Stored data:
+===+

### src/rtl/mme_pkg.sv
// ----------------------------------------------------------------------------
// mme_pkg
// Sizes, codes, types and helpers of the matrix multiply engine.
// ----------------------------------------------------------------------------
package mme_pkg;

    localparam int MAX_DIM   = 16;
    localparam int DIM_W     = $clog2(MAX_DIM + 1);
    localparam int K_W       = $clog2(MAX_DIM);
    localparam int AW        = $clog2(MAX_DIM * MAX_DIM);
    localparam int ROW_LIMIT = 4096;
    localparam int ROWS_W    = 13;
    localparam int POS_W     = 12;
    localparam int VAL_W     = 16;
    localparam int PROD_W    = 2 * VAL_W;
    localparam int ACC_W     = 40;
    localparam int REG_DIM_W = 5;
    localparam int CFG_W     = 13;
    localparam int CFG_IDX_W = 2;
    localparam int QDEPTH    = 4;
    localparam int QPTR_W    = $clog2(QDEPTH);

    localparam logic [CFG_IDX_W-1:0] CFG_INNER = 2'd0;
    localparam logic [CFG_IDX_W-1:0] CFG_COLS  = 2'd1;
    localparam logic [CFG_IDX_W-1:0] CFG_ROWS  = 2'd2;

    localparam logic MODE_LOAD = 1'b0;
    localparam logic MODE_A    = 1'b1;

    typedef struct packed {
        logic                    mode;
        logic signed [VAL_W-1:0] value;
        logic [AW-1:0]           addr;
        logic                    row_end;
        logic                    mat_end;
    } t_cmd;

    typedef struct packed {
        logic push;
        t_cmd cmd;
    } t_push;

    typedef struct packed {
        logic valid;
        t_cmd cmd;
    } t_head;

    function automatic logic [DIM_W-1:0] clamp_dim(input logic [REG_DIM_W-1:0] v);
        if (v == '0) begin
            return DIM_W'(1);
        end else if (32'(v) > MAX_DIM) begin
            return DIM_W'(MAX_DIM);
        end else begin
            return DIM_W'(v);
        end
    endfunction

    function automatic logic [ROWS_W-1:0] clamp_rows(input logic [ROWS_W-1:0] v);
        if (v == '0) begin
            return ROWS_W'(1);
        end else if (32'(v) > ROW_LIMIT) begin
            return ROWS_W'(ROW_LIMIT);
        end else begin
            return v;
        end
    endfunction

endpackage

+===+

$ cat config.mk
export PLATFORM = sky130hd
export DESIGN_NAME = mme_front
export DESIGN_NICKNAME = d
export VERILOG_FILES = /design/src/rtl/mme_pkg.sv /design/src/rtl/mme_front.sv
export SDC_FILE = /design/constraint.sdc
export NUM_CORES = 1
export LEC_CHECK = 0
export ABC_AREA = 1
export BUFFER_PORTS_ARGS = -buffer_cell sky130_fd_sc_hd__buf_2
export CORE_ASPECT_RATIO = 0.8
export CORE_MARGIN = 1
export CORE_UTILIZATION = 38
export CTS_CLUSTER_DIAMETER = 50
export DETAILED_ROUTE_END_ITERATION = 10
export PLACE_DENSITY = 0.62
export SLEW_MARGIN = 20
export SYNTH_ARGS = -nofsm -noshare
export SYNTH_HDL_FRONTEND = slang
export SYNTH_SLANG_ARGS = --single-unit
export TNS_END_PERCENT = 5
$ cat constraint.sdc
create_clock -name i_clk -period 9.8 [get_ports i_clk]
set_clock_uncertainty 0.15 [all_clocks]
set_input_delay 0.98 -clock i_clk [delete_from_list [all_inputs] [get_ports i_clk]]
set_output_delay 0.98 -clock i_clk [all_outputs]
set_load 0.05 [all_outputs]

+===+

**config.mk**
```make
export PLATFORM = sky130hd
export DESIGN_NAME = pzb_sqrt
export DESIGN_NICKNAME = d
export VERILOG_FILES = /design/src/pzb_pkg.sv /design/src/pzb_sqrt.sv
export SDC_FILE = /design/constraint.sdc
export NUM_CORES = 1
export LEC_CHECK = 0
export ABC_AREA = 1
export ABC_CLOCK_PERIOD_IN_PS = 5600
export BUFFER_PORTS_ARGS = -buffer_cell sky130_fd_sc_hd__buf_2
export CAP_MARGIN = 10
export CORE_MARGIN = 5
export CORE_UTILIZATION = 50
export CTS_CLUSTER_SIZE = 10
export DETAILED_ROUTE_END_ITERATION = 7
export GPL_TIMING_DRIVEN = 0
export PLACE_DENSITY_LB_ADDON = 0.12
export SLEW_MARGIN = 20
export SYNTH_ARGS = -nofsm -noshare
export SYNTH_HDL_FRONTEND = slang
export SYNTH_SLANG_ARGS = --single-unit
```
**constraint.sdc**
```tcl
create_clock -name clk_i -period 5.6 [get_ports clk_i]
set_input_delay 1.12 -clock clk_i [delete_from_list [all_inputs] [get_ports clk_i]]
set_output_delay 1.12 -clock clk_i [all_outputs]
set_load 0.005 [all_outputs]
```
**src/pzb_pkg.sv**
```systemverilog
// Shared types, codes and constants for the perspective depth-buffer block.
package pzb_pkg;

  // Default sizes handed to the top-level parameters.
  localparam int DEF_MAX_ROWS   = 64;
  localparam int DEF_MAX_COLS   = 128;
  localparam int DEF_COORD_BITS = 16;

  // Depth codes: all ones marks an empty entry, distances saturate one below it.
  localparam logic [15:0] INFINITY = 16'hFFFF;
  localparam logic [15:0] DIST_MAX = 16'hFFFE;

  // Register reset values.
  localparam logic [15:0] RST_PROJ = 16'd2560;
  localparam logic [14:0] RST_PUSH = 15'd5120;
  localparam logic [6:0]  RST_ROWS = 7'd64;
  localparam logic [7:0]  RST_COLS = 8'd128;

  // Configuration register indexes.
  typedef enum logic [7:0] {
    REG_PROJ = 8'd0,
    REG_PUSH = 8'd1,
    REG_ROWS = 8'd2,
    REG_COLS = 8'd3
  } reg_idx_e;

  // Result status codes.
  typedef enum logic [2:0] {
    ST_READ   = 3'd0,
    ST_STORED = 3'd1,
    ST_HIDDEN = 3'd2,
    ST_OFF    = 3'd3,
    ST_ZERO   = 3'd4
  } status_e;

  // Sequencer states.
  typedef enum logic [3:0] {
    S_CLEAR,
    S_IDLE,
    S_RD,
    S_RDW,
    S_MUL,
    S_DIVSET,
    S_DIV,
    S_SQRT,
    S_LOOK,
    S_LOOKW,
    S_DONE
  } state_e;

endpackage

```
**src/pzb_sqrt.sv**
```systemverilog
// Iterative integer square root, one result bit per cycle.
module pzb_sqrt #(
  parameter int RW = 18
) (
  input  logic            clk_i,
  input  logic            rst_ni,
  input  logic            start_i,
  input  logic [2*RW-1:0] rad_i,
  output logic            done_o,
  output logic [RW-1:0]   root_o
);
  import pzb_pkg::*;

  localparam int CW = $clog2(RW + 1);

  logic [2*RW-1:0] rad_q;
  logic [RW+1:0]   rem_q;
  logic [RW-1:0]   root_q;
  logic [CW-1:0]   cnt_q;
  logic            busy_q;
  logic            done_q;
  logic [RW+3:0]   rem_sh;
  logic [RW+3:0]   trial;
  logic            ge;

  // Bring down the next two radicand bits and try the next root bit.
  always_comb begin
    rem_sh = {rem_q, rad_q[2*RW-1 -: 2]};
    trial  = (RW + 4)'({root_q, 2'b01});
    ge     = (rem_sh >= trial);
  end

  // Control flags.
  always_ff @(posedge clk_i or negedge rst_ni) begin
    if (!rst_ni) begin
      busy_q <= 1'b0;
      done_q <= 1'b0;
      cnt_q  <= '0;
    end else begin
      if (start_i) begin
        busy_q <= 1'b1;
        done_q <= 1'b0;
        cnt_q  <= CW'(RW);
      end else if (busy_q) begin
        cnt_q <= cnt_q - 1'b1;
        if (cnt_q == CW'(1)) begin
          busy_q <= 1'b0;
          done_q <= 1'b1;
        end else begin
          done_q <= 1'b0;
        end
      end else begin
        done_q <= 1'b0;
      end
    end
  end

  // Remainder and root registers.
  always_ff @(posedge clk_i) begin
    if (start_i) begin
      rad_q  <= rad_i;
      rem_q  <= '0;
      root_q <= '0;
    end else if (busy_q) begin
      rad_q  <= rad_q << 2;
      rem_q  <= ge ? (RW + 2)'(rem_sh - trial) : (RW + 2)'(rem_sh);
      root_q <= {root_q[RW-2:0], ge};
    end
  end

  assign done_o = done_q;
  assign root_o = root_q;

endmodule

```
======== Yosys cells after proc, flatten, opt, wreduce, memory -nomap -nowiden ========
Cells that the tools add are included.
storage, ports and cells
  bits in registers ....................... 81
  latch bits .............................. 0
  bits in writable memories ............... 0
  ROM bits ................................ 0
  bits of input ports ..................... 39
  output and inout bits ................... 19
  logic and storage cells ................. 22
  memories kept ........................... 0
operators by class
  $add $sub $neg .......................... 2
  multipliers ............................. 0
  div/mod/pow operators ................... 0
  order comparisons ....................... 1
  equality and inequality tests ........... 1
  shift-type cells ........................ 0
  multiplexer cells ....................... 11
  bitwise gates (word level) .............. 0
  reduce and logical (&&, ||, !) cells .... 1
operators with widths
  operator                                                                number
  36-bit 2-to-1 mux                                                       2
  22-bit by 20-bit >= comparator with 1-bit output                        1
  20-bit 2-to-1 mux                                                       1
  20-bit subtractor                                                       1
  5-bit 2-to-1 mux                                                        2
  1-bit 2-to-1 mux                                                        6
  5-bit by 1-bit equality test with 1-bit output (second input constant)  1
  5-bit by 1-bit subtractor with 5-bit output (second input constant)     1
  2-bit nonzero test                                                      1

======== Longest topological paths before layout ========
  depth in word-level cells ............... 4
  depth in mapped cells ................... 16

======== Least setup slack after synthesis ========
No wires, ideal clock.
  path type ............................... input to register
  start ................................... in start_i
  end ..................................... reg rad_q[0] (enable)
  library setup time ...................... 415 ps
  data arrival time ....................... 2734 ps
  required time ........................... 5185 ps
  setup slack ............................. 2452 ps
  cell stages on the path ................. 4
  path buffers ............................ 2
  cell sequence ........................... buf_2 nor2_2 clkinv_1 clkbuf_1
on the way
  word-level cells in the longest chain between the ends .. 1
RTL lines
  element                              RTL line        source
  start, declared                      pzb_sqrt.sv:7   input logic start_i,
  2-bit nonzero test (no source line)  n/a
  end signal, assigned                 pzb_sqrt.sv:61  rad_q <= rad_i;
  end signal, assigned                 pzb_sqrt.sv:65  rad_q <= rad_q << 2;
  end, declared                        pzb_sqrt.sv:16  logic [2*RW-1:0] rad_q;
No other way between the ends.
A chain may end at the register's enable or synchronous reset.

+===+

*DIRECTIONS*
Working from the data above, extract solely the lines from the one containing "### src/rtl/mme_pkg.sv" through the one containing "localparam int MAX_DIM", exactly as they appear, both included.

*REPLY*
### src/rtl/mme_pkg.sv
// ----------------------------------------------------------------------------
// mme_pkg
// Sizes, codes, types and helpers of the matrix multiply engine.
// ----------------------------------------------------------------------------
package mme_pkg;

    localparam int MAX_DIM   = 16;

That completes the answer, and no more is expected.